As the novel opens two things are going on in Athens: preparations are underway for the Olympic Games, and a rather non-descript house burns down, taking with it the lives of a young woman and her three-year-old daughter. The fire also sends a former actress by the name of Sonia Varika to the hospital with severe burns. Sonia once played Medea, but her career began to slide as she turned to alcohol, leading her to live a more quiet and lonely life away from the crowds and former acquaintances. When the fire is deemed to have been the result of arson, Police Col. Chronis Halkidis asks to take charge of the case, even though he works in internal affairs. His chief owes him a favor, and grants him permission to take on the investigation. One of the first things he does is to contact the owner of the house, lawyer Simeon Piertzovanis, who, along with Halkidis, has a personal involvement with the actress. Both of these men have self-destructive tendencies, and while both agonize through their respective feelings of guilt, they turn to revenge against those responsible. The case is just starting to get somewhere when Halkidis is informed that the word from above is that the case is over, but as he tries to discover who's put the lid on his investigation, things actually begin to heat up.
Told through three distinct voices -- of Halkidis, Piertovanis, and Sonia (now laying in a coma in a hospital bed), Ashes is probably the first crime novel I've ever read where the entire story is analogous to the story of a society in crisis. Certainly many authors have used the vehicle of crime fiction to vent their displeasure with the existing social and political systems of their own respective countries, but Gakas has elevated this trend into a story that transcends individual nations, relevant almost anywhere. As the country faces a downhill slide into ruin, the forces that have sent it that far are mirrored in the novel's characters and in the story of these deaths: drugs and alcohol take their respective tolls; Halkidis finds himself hamstringed as politics and corruption triumph over justice and truth; even the church is not spared and has a role in this story; money is king and those that have it will stop at nothing until they have more, while those who don't have it seek their share by doing whatever it takes to get paid. Seriously, change the names and the place and this could be a novel about any other nation in the current global climate.

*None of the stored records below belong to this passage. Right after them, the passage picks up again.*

$ cat src/rtl/uart_tx.sv
// UART transmitter: start bit, 8 data bits LSB first, optional even parity, one stop bit.
// Optional parity stage is enabled by defining UART_TX_PARITY_EN.
module uart_tx #(
  parameter int unsigned CLK_FRQ   = 50000000,
  parameter int unsigned BAUD_RATE = 115200
) (
  input  logic       clk,
  input  logic       reset,
  input  logic       start,
  input  logic [7:0] data,
  input  logic       cts,
  output logic       tx,
  output logic       busy,
  output logic       done
);

  // BIT_CYCLES below 2 is not a supported configuration.
  localparam int unsigned BIT_CYCLES = CLK_FRQ / BAUD_RATE;
  localparam int unsigned CW         = $clog2(BIT_CYCLES);
  localparam logic [CW-1:0] LAST_CNT = CW'(BIT_CYCLES - 1);

  typedef enum logic [2:0] {
    IDLE   = 3'd0,
    START  = 3'd1,
    DATA   = 3'd2,
    PARITY = 3'd3,
    STOP   = 3'd4
  } state_t;

  state_t        state;
  logic [CW-1:0] baud_cnt;
  logic [2:0]    bit_cnt;
  logic [7:0]    shreg;
`ifdef UART_TX_PARITY_EN
  logic          par;
`endif
  logic          bit_end_c;

  assign bit_end_c = (baud_cnt == LAST_CNT);

  // Frame sequencer; tx/busy/done are all registered here.
  always_ff @(posedge clk) begin
    if (reset) begin
      state    <= IDLE;
      tx       <= 1'b1;
      busy     <= 1'b0;
      done     <= 1'b0;
      baud_cnt <= '0;
      bit_cnt  <= '0;
      shreg    <= '0;
`ifdef UART_TX_PARITY_EN
      par      <= 1'b0;
`endif
    end else begin
      done <= 1'b0;
      case (state)
        IDLE: begin
          baud_cnt <= '0;
          bit_cnt  <= '0;
          if (start && cts) begin
            state <= START;
            shreg <= data;
`ifdef UART_TX_PARITY_EN
            par   <= ^data;
`endif
            tx    <= 1'b0;
            busy  <= 1'b1;
          end else begin
            tx   <= 1'b1;
            busy <= 1'b0;
          end
        end
        START: begin
          if (bit_end_c) begin
            baud_cnt <= '0;
            state    <= DATA;
            tx       <= shreg[0];
            shreg    <= {1'b0, shreg[7:1]};
          end else begin
            baud_cnt <= baud_cnt + CW'(1);
          end
        end
        DATA: begin
          if (bit_end_c) begin
            baud_cnt <= '0;
            if (bit_cnt == 3'd7) begin
`ifdef UART_TX_PARITY_EN
              state <= PARITY;
              tx    <= par;
`else
              state <= STOP;
              tx    <= 1'b1;
`endif
            end else begin
              bit_cnt <= bit_cnt + 3'd1;
              tx      <= shreg[0];
              shreg   <= {1'b0, shreg[7:1]};
            end
          end else begin
            baud_cnt <= baud_cnt + CW'(1);
          end
        end
`ifdef UART_TX_PARITY_EN
        PARITY: begin
          if (bit_end_c) begin
            baud_cnt <= '0;
            state    <= STOP;
            tx       <= 1'b1;
          end else begin
            baud_cnt <= baud_cnt + CW'(1);
          end
        end
`endif
        STOP: begin
          if (bit_end_c) begin
            baud_cnt <= '0;
            state    <= IDLE;
            tx       <= 1'b1;
            busy     <= 1'b0;
            done     <= 1'b1;
          end else begin
            baud_cnt <= baud_cnt + CW'(1);
          end
        end
        default: begin
          state    <= IDLE;
          tx       <= 1'b1;
          busy     <= 1'b0;
          baud_cnt <= '0;
          bit_cnt  <= '0;
        end
      endcase
    end
  end

endmodule
$ cat config.mk
export PLATFORM = sky130hd
export DESIGN_NAME = uart_tx
export DESIGN_NICKNAME = d
export VERILOG_FILES = /design/src/rtl/uart_tx.sv
export SDC_FILE = /design/constraint.sdc
export NUM_CORES = 1
export LEC_CHECK = 0
export ABC_CLOCK_PERIOD_IN_PS = 1600
export CORE_ASPECT_RATIO = 2
export CORE_MARGIN = 2
export CORE_UTILIZATION = 40
export DETAILED_ROUTE_END_ITERATION = 6
export GPL_TIMING_DRIVEN = 0
export PLACE_DENSITY_LB_ADDON = 0.08
export SLEW_MARGIN = 10
export SYNTH_ARGS = -nofsm -noshare
export SYNTH_HDL_FRONTEND = slang
export SYNTH_SLANG_ARGS = --single-unit
$ cat constraint.sdc
create_clock -name clk -period 1.6 [get_ports clk]
set_input_delay 0.24 -clock clk [delete_from_list [all_inputs] [get_ports clk]]
set_output_delay 0.24 -clock clk [all_outputs]
set_load 0.05 [all_outputs]
Word level (Yosys, flattened, before mapping)
Cells that the tools add are included.
{"block": "op_classes", "mux": 24, "shift": 0, "n_eq_ne": 11, "mul": 0, "order_cmp": 0, "bitwise_logic": 4, "addsub": 2, "div": 0, "reduce_logical": 13}
{"operator": "$mux W8", "n": 4}
{"operator": "$pmux W8 S3", "n": 1}
{"operator": "$mux W3", "n": 7}
{"operator": "$ne A2 B2 Y1 const B", "n": 6}
{"operator": "$pmux W3 S4", "n": 1}
{"operator": "$reduce_and A5 Y1", "n": 2}
{"operator": "$add A9 B1 Y9 const B", "n": 1}
{"operator": "$eq A9 B9 Y1 const B", "n": 1}
{"operator": "$mux W1", "n": 8}
{"operator": "$eq A3 B3 Y1 const B", "n": 2}
{"operator": "$pmux W3 S2", "n": 1}
{"operator": "$reduce_and A3 Y1", "n": 2}
{"operator": "$reduce_or A2 Y1", "n": 3}
{"operator": "$reduce_or A3 Y1", "n": 2}
{"operator": "$not A1 Y1", "n": 4}
{"operator": "$pmux W1 S4", "n": 1}
{"operator": "$add A3 B1 Y3 const B", "n": 1}
{"operator": "$eq A3 B1 Y1 const B", "n": 1}
{"operator": "$eq A3 B2 Y1 const B", "n": 1}
{"operator": "$logic_not A3 Y1", "n": 1}
{"operator": "$pmux W1 S3", "n": 1}
{"operator": "$reduce_bool A3 Y1", "n": 1}
{"operator": "$reduce_and A2 Y1", "n": 1}
{"operator": "$logic_and A1 B1 Y1", "n": 1}
{"block": "totals", "rom_bits": 0, "regBits": 26, "input_bits": 12, "latchBits": 0, "mem_count": 0, "ram_bits": 0}

Depth between registers and ports, before layout
Gate-level depths: netlist of the first run.
{"block": "depth", "depth_word": 4, "ltp_mapped": 7, "ltp_nobuf": 6}

Worst setup path before layout of the first run
OpenSTA, ideal clock, no wires.
{"block": "synth_timing", "path_kind": "register to register", "startpoint": "reg bit_cnt[0]", "endpoint": "reg shreg[0]", "path_stages_with_launch": 8, "setup_ps": 79, "period_less_slack_ps": 1684, "arrival_time_ps": 1604, "setup_slack_ps": -84, "cell_sequence": "dfxtp_1 ha_1 ha_1 o32a_4 a21oi_4 buf_6 nor2_1 a211oi_2"}
{"block": "synth_between", "elab_chain_len": 3}
{"element": "from (decl)", "line": "32", "rtl": "logic [2:0] bit_cnt;"}
{"element": "from (signal assigned)", "line": "95", "rtl": "bit_cnt <= bit_cnt + 3'd1;"}
{"element": "$eq A3 B3 Y1", "line": "86", "rtl": "if (bit_cnt == 3'd7) begin"}
{"element": "$ne A2 B2 Y1 (no line)"}
{"element": "$reduce_and A5 Y1 (no line)"}
{"element": "to (signal assigned)", "line": "62", "rtl": "shreg <= data;"}
{"element": "to (signal assigned)", "line": "78", "rtl": "shreg <= {1'b0, shreg[7:1]};"}
{"element": "to (signal assigned)", "line": "97", "rtl": "shreg <= {1'b0, shreg[7:1]};"}
{"element": "to (decl)", "line": "33", "rtl": "logic [7:0] shreg;"}
No other way between the ends.
A chain may end at the register's enable or synchronous reset.

Final worst setup path of the first run
{"block": "layout_timing", "startpoint": "reg bit_cnt[0]", "endpoint": "reg shreg[4]"}
Same word-level chain as after synthesis.

==> reports/results.tsv, run 1 <==
metric	value	unit
status	finished with violations	
violations	negative setup slack	
cts.clk_slew.worst_paths	0.08	ns
grt_max_degree	14	
tightest_slew	0.5905	ns
synth_compound_area_share	15.61	%
die_h	84.08	um
route.detailed.drc	0	
dp.cells	178	
synth_fp_nets	150	
pin_count	15	
max_freq	0.6156	GHz
core.rowCount	29	
yosysUniqueCellTypes	39	
grt_antenna_before_repair	0	
skew	0.002614	ns
postLayoutCellArea	0.001635	sq mm
synth-xor-area-share	5.463	%
period_share	101.5	%
cts-root-buf	clkbuf_8	
synth-simple-area-share	22.44	%
finalNonFillerCells	188	
endpoint_kind	flip-flop	
ys_seq_area_share	40.59	%
numCtsBuffers	3	
grt_pass1_vias	1093	
grt_pass1_wl	4.823	mm
synth_top_family_by_area	simple AND/OR/NAND/NOR gates	
avgSynthCellArea	9.571	sq um
grt_overflow	0	
antennaDiodeCount	0	
drtPass1Iterations	3	
nNetsFinal	175	
die_w	44.04	um
port-buffer-count	13	
core_area	0.003120	sq mm
rsz0062_at_grt	true	
dieArea	0.003703	sq mm
slew_viol_final	0	
cp-start-kind	flip-flop	
synthCells	134	
synth_top_cell_by_area	dfxtp_1	
clock_sinks	26	
cp.arrival	1.76	ns
drive_gt1_share	22.29	%
muxShareOfSynthArea	7.805	%
place.gp.congestion	0.6888	
hold_class	in -> reg	
synth_area_leaders	dfxtp_1 41%, mux2i_1 7.8%, nor2_1 6.4%, xor2_1 4.1%, ha_1 3.9%	
tns	-0.07092	ns
cts_hold_buf	0	
hold_slack	0.4273	ns
gr-usage-all-layers	17.31	%
avgViaCountPerCell	5.463	
dpl.hpwl	2.002	mm
finalHoldViolations	0	
max-cap-violations	0	
finalSetupViolations	6	
clock_latency	0.27	ns
placed_area	0.001456	sq mm
start_util	41.10	%
max-slew-margin-rel	60.63	%
synth_fa_ha_area_share	3.902	%
period_needed	1.624	ns
routed_wl	2.749	mm
postRouteAntennaNets	0	
syn_to_final_growth	27.51	%
first_iter_violations	16	
required	1.74	ns
yosysWarnings	0	
fin_ws	-0.02438	ns
vdd_drop_max	0.4018	mV
cts.htree.levels	1	
cp_max_fo	5	
clock_path_buffers	2	
leakage	0.5937	nW
total_power	0.001276	W
synth_seq_cells	26	
synth_area	0.001282	sq mm
cts_tree	done	
wl_per_cell	14.62	um
critical_path_class	reg -> reg	
via_count	1027	
pwr_density_cell	780.0	mW/mm^2
netlist.area_leader.share	40.59	%
## repair_timing
action | CTS | global route
resized for setup | 8 | 14
setup endpoints to repair | 23 | 21
buffers inserted | 4 | 3
cloned | 1 | 0
pin swaps | 3 | 9
## flip-flops by register name, summed over array words and instances, names as in the netlist
register  flops
baud_cnt      9
shreg         8
bit_cnt       3
state         3
busy          1
done          1
tx            1
## cell usage in the layout (no fill, tap or decap), drive strengths merged, types with 4 or more instances in the layout
| master | synthesis | routed |
|---|---|---|
| clkbuf | 3 | 5 |
| xor2 | 6 | 6 |
| clkdlybuf4s50 | 0 | 10 |
| nand4 | 4 | 4 |
| mux2i | 10 | 10 |
| a211oi | 8 | 8 |
| nor2 | 22 | 22 |
| nand2b | 7 | 7 |
| dfxtp | 26 | 26 |
| ha | 4 | 4 |
| nand2 | 8 | 8 |
| buf | 4 | 12 |
| a21oi | 6 | 6 |
## worst paths after layout
kind,from,endpoint,slack [ns],cells after the start
setup / recovery,bit_cnt[0]$_SDFFE_PP0P_,shreg[4]$_SDFFE_PP0P_,-0.02,7
hold / removal,reset,shreg[2]$_SDFFE_PP0P_,0.43,2
setup reg to reg,bit_cnt[0]$_SDFFE_PP0P_,shreg[4]$_SDFFE_PP0P_,-0.02,7
hold reg to reg,busy$_SDFFE_PP0P_,busy$_SDFFE_PP0P_,0.48,2
## synth_stat cells, drive strengths merged
cell	instances
dfxtp	26
nor2	22
mux2i	10
a211oi	8
nand2	8
nand2b	7
a21oi	6
xor2	6
buf	4
ha	4
nand4	4
a31oi	3
clkbuf	3
nor3	3
inv	2
or2	2
xnor2	2
a221oi	1
and2	1
and3	1
and4	1
and4b	1
nand3	1
nor4	1
o21bai	1
o22ai	1
o32a	1
o32ai	1
or3	1
or3b	1
or4	1
## report_power, final
| group | internal [W] | leakage, nW | total, W | switching [W] |
|---|---|---|---|---|
| Sequential | 0.000672 | 0.214 | 0.000688 | 0.0000163 |
| Clock | 0.000169 | 0.0216 | 0.000366 | 0.000198 |
| Combinational | 0.000116 | 0.359 | 0.000221 | 0.000105 |
## logic make-up after synthesis
kind of cell | Yosys count
AND/OR/NAND/NOR | 55
flip-flops | 26
AO/OA/AOI/OAI | 22
multiplexers | 10
buffers and inverters | 9
XOR/XNOR | 8
adder cells (fa/ha/maj) | 4
## critical path, stage by stage, from the launching register on
cell,delay (ns)
dfxtp_4,0.36
ha_4,0.16
ha_4,0.16
o32a_4,0.33
a21oi_4,0.19
buf_6,0.16
buf_6,0.09
a211oi_2,0.04
## layer usage
| layer | wire length [um] | up-vias | GRT usage (%) | share of wire [%] |
|---|---|---|---|---|
| met3 | 61 | 4 | 1.948 | 2.2 |
| met2 | 1665 | 9 | 33.42 | 61 |
| met5 | 0 | - | 0 | 0 |
| met4 | 57 | 0 | 8.264 | 2.1 |
| met1 | 964 | 492 | 16.46 | 35 |
| li1 | - | 522 | - | - |
## through the flow
| stage | worst slack [ns] | utilization (%) |
|---|---|---|
| 5_1_grt | -0.07968 | 52.41 |
| 6_report | -0.02438 | 52.41 |
| 3_5_place_dp | -0.1764 | 46.67 |
| 3_3_place_gp | -0.1480 | 46.67 |
| 4_1_cts | -0.06029 | 50.20 |
| 2_1_floorplan | 0.01511 | - |
## area by class of cell
class                           count  area [sq um]
Buffer                              6         42.54
Clock buffer                        3         41.29
Fill cell                         304          1485
Inverter                            2         7.507
Multi-Input combinational cell     99         777.0
Sequential cell                    26         526.8
Tap cell                           31         38.79
Timing Repair Buffer               21         201.4
Power figures use the tool's default switching activity.
==> run 2, diff against run 1 <==
--- a/config.mk
+++ b/config.mk
@@ -8,7 +8,7 @@
 export ABC_CLOCK_PERIOD_IN_PS = 1600
 export CORE_ASPECT_RATIO = 2
 export CORE_MARGIN = 2
-export CORE_UTILIZATION = 40
+export CORE_UTILIZATION = 49
 export DETAILED_ROUTE_END_ITERATION = 6
 export GPL_TIMING_DRIVEN = 0
 export PLACE_DENSITY_LB_ADDON = 0.08
==> reports/results.tsv, run 2 (synthesis gave the netlist of run 1 again) <==
metric	value	unit
status	finished with violations	
violations	negative setup slack	
max-slew-margin-rel	60.44	%
p_sw	0.0003183	W
reg_top3	baud_cnt: 9 flops, shreg: 8 flops	
clock_latency	0.28	ns
cts_hold_buf	0	
fin_ws	-0.01294	ns
rr_worst_depth	7	
vdd_drop_max	0.6813	mV
period_needed	1.613	ns
avgViaCountPerCell	5.508	
first_iter_violations	15	
syn_to_final_growth	26.44	%
hold_class	in -> reg	
wl_per_cell	14.27	um
p_int	0.0009527	W
min_to	shreg[2]$_SDFFE_PP0P_	
grt_overflow	0	
die_w	40.18	um
finalSetupViolations	1	
regToRegStartpoint	bit_cnt[1]$_SDFFE_PP0P_	
final_cell_mix	20 x dfxtp_1, 17 x nor2_1, 10 x mux2i_1, 10 x clkdlybuf4s50_1	
drtPass1Iterations	4	
place.gp.congestion	0.7552	
core.rowCount	26	
cts.clk_slew.worst_paths	0.08	ns
gr-usage-all-layers	19.05	%
port-buffer-count	13	
min_from	reset	
clock_path_buffers	2	
dieArea	0.003067	sq mm
antennaDiodeCount	0	
grt_pass1_wl	4.140	mm
start_util	51.20	%
max_freq	0.6200	GHz
numCtsBuffers	3	
route.detailed.drc	0	
cp.arrival	1.81	ns
nFillCells	218	
nNetsFinal	175	
r2r_end	shreg[5]$_SDFFE_PP0P_	
dp_slack	-0.1610	ns
reg2reg_slack	-0.01	ns
grt_max_degree	14	
largest_reg_flops	9	
drive_gt1_share	26.75	%
mostFrequentLayoutCell	dfxtp_1	
cp_max_fo	4	
max-cap-violations	0	
leakage	0.5951	nW
skew	0.005789	ns
holdPathStages	2	
finalHoldViolations	0	
pwr_density_cell	783.8	mW/mm^2
grt_pass1_vias	1022	
tightest_slew	0.5935	ns
cts-root-buf	clkbuf_8	
die_h	76.35	um
register_area	528.0	sq um
postRouteAntennaNets	0	
dpl.hpwl	1.904	mm
routed_wl	2.640	mm
multi_input_comb_area	777.0	sq um
cts.htree.levels	1	
pin_count	15	
clock_sinks	26	
core_area	0.002505	sq mm
top_register	baud_cnt	
endpoint_kind	flip-flop	
period_share	100.8	%
cp-start-kind	flip-flop	
via_count	1019	
p_comb_share	16.4	%
total_power	0.001271	W
rsz0062_at_grt	true	
cp-startpoint	bit_cnt[1]$_SDFFE_PP0P_	
grt_antenna_before_repair	0	
swShare	25.04	%
clockPowerShare	28.8	%
required	1.80	ns
pwr-share-seq	54.8	%
cts_tree	done	
slew_viol_final	0	
critical_path_class	reg -> reg	
-- run 2: changes by cell type in the layout (fill, tap and decap cells not counted), moves of 2 or more --
cell      change
dfxtp_2       +4
nor2_1        -4
nor2_2        +4
buf_4         +3
buf_6         -3
dfxtp_1       -3
a211oi_1      +2
a211oi_2      -2
-- run 2: power by group through the flow --
stage / clock network, W / registers [W] / logic, W
2_1_floorplan: 0 / 0.000712 / 0.000118
3_3_place_gp: 0 / 0.000704 / 0.000179
3_5_place_dp: 0 / 0.000705 / 0.000182
4_1_cts: 0.000386 / 0.000689 / 0.000200
5_1_grt: 0.000401 / 0.000701 / 0.000224
6_report: 0.000366 / 0.000696 / 0.000208
-- run 2: metal layers --
metal / vias up / GRT usage (%) / share of wire (%)
met2: 18 / 34.84 / 60
li1: 521 / - / -
met3: 5 / 3.499 / 3.0
met5: - / 0 / 0
met4: 0 / 8.000 / 2.0
met1: 475 / 18.47 / 35
-- run 2: critical path, stage by stage (launching register included) --
cell and delay [ns]:
dfxtp_2 0.35, ha_4 0.16, ha_4 0.16, o32a_4 0.33, a21oi_4 0.19, buf_6 0.14, nor2_2 0.03, a211oi_2 0.18
-- run 2: through the flow --
step / util, % / std cells / hold slack, ns / TNS [ns] / area [sq um]
2_1_floorplan: - / 134 / 0.4451 / 0 / 1287
3_3_place_gp: 57.99 / 175 / 0.4689 / -1.216 / 1453
3_5_place_dp: 57.99 / 175 / 0.4662 / -1.399 / 1453
4_1_cts: 62.54 / 184 / 0.3690 / -0.1581 / 1567
5_1_grt: 64.74 / 185 / 0.4530 / -0.5190 / 1622
6_report: 64.74 / 185 / 0.4003 / -0.01294 / 1622
-- run 2: how the worst max path moves through the flow --
| stage | depth (start not counted) | slack [ns] | to |
|---|---|---|---|
| 2_1_floorplan | 7 | 0.02 | shreg[0]$_SDFFE_PP0P_ |
| 3_3_place_gp | 7 | -0.14 | shreg[6]$_SDFFE_PP0P_ |
| 3_5_place_dp | 7 | -0.16 | shreg[1]$_SDFFE_PP0P_ |
| 4_1_cts | 7 | -0.05 | shreg[3]$_SDFFE_PP0P_ |
| 5_1_grt | 7 | -0.06 | shreg[5]$_SDFFE_PP0P_ |
| 6_report | 7 | -0.01 | shreg[5]$_SDFFE_PP0P_ |
-- run 2: layout make-up --
type	count	share of cell area, %
clock buffers	3	2.546
well taps	28	2.160
flip-flops and latches	26	32.56
repair buffers	22	12.42
plain buffers	5	1.929
inverters	2	0.4630
multi-input cells	99	47.92
-- run 2: timing repair --
action / 4_1_cts / 5_1_grt
buffers inserted: 6 / 2
pin swaps: 6 / 7
gates cloned: 1 / 0
resized for setup: 10 / 14
endpoints found under the setup margin: 21 / 19
==> edit 1, RTL diff (config.mk and constraints of run 2) <==
Build with the macro `UART_TX_PARITY_EN` defined.
--- a/src/rtl/uart_tx.sv
+++ b/src/rtl/uart_tx.sv
@@ -1,4 +1,6 @@
 // UART transmitter: start bit, 8 data bits LSB first, optional even parity, one stop bit.
 // Optional parity stage is enabled by defining UART_TX_PARITY_EN.
+`define UART_TX_PARITY_EN
+
 module uart_tx #(
   parameter int unsigned CLK_FRQ   = 50000000,
Check against the original RTL: no difference found for any inputs over 10 cycles, from zero or initial values and one cycle with reset high; that may be too few to reach the edited logic, so the function may still have changed.
==> edit 1 against run 2 <==
- the flow still finishes with violations (negative setup slack)
- area after synthesis increased by 13%
- worst setup slack got worse by 0.016 ns
- design area increased by 17%
- first-iteration DRC count increased to 2.7 times the old value
- combinational power increased by 14%
- via count increased by 25%
- sequential share of layout area decreased by 3.5 points
- critical path depth decreased by 1
- total power increased by 6.6%
- sequential cell count increased by 1
- wire length increased by 22%
- clock skew decreased by 0.0016 ns
- critical path type unchanged
- largest cell class unchanged
==> edit 1: results (changes against run 2) <==
* First-pass GRT wire length at 5120 um (+24%)
* Peak supply drop at 0.562 mV (-18%)
* Global-route usage over all layers at 19.5% (+0.42 points)
* H-tree depth at 1 (unchanged)
* Switching Fraction at 26.7% (+1.7 points)
* Initial DRC Count at 40 (+25)
* Crit-path max FO at 4 (unchanged)
* Syn nets at 177 (+18%)
* Total gr overflow at 0 (unchanged)
* Synth async-reset ratio at 0% (unchanged)
* Number of global-route vias before repair at 1116 (+9.2%)
* Register area share after synthesis at 37.3% (-3.3 points)
* Drt first pass iters at 6 (+2)
* IO Port Bufs at 13 (unchanged)
* Routed wire per std cell at 14.8 um (+3.7%)
* Status: finished with violations
* Final worst slack at -0.0286 ns (-0.0157 ns)
* Final hold violations at 0 (unchanged)
* # setup viols final at 4 (+3)
* Clock latency on the worst-skew pair at 0.29 ns
* Yosys warning count at 0 (unchanged)
* Largest registers: baud_cnt: 9 flops, shreg: 8 flops
* TritonCTS buffer count at 3 (unchanged)
* Ant diodes at 0 (unchanged)
* Slew @ Worst Pin at 0.518 ns (-0.0759 ns)
* CTS Root Cell: clkbuf_8
* Skew final at 0.00421 ns (-0.00158 ns)
* Max cap viols at 0 (unchanged)
* Placed inst area at 1630 um2 (+12%)
* Clock Pin Slew Worst Setup and Hold Paths at 0.09 ns
* Pin count of the biggest net entering global routing at 15 (+1)
* HP Class: input port to register
* Area contributors post-synth: dfxtp_1 37%, xnor2_1 9.1%, nor2_1 4.9%, a311oi_1 4.8%, a21oi_1 4.5%
* Initial antenna violation count at 0 (unchanged)
* CP arrival at 1.81 ns (about the same)
* DP Wirelength at 2170 um (+14%)
* Nets at 204 (+17%)
* Top cells by count, synth: 27 x dfxtp_1, 19 x nor2_1, 15 x xnor2_1
* Max clock buf depth at 2 (unchanged)
* DR vias/cell at 5.88 (+6.8%)
* Proportion of layout cells with a drive suffix above 1 at 27.8% (+1.1 points)
* Pleak at 0.617 nW (+3.7%)
* GP Congestion at 0.779 (+3.1%)
* Yosys cell types at 36 (-7.7%)
* Failing checks: negative setup slack
## edit 1: timing repair
item                                    4_1_cts  5_1_grt
buffers inserted                              1        8
endpoints found under the setup margin       25       22
pin swaps                                     4       13
gates resized for setup                      20       19
## edit 1: cell type report
type | instances | area (um2)
buffer | 8 | 71.3
clock buffer | 4 | 45.0
fill | 253 | 971
inverter | 4 | 15.0
multi-input combinational | 122 | 986
sequential | 27 | 553
tap | 30 | 37.5
timing repair buffer | 22 | 194
## edit 1: metal layers
metal	up-vias	track usage [%]	routed length (um)
li1	641	-	-
met1	603	25.6	1420
met2	25	29.7	1580
met3	7	2.22	104
met4	0	12.8	101
met5	-	0	0
## edit 1: through the flow
step | worst slack [ns] | hold WS [ns] | utilization, % | TNS (ns) | std cells
final | -0.0286 | 0.219 | 66.2 | -0.0744 | 217
after global routing | -0.0855 | 0.231 | 66.2 | -0.372 | 217
after CTS | -0.0784 | 0.206 | 61.2 | -0.178 | 209
after detailed placement | -0.212 | 0.460 | 56.8 | -2.03 | 204
after global placement | -0.163 | 0.461 | 56.8 | -1.60 | 204
after floorplan | -0.0127 | 0.408 | - | -0.0127 | 161
## edit 1: power groups by stage
| stage | Combinational [mW] | Clock, mW | Sequential [mW] |
|---|---|---|---|
| after floorplan | 0.137 | 0 | 0.739 |
| after global placement | 0.212 | 0 | 0.731 |
| after detailed placement | 0.213 | 0 | 0.733 |
| after CTS | 0.224 | 0.407 | 0.717 |
| after global routing | 0.260 | 0.426 | 0.721 |
| final | 0.238 | 0.400 | 0.716 |
## edit 1: final timing paths
path	startpoint	to	slack [ns]	depth (start not counted)
min reg2reg	baud_cnt[0]$_SDFF_PP0_	baud_cnt[0]$_SDFF_PP0_	0.45	1
min	reset	state[0]$_SDFFE_PP0P_	0.22	2
max reg2reg	bit_cnt[1]$_SDFFE_PP0P_	tx$_SDFFE_PP1P_	-0.03	6
max	bit_cnt[1]$_SDFFE_PP0P_	tx$_SDFFE_PP1P_	-0.03	6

If you're thinking about reading this one, and you're not so much into the allegory of it all, the crime aspects of the novel are also done quite well. Each step of the case reveals new connections in the crime, and the actual solving of the case takes Halkidis, Piertovanis and a couple of other characters into some rather humorous situations that allow the reader breathing space away from all of the intensity of the personal tragedies at work here. At the same time, the reader's desire to know who did this horrible thing and why grows at each new revelation, as does the atmosphere of suspense crafted by the author. And while the ending is a bit depressing, it's totally appropriate to the overall story. Although one could argue (and hope, for that matter) that maybe all will not be as it seems, considering alternative connotations of the word ashes -- you know, phoenix rising and all that.
I really liked Ashes; sadly had it not been on Euro Crime's CWA International Dagger eligibility list, I probably would never have read it. What a tragedy that would have been! This book probably won't be to everyone's taste in crime fiction, but if you like a social commentary in your crime, this one will be definitely right up your alley. It's also extremely intelligently written, and could easily be appropriate for more "literary"-minded fiction devotees as well as for crime fiction readers.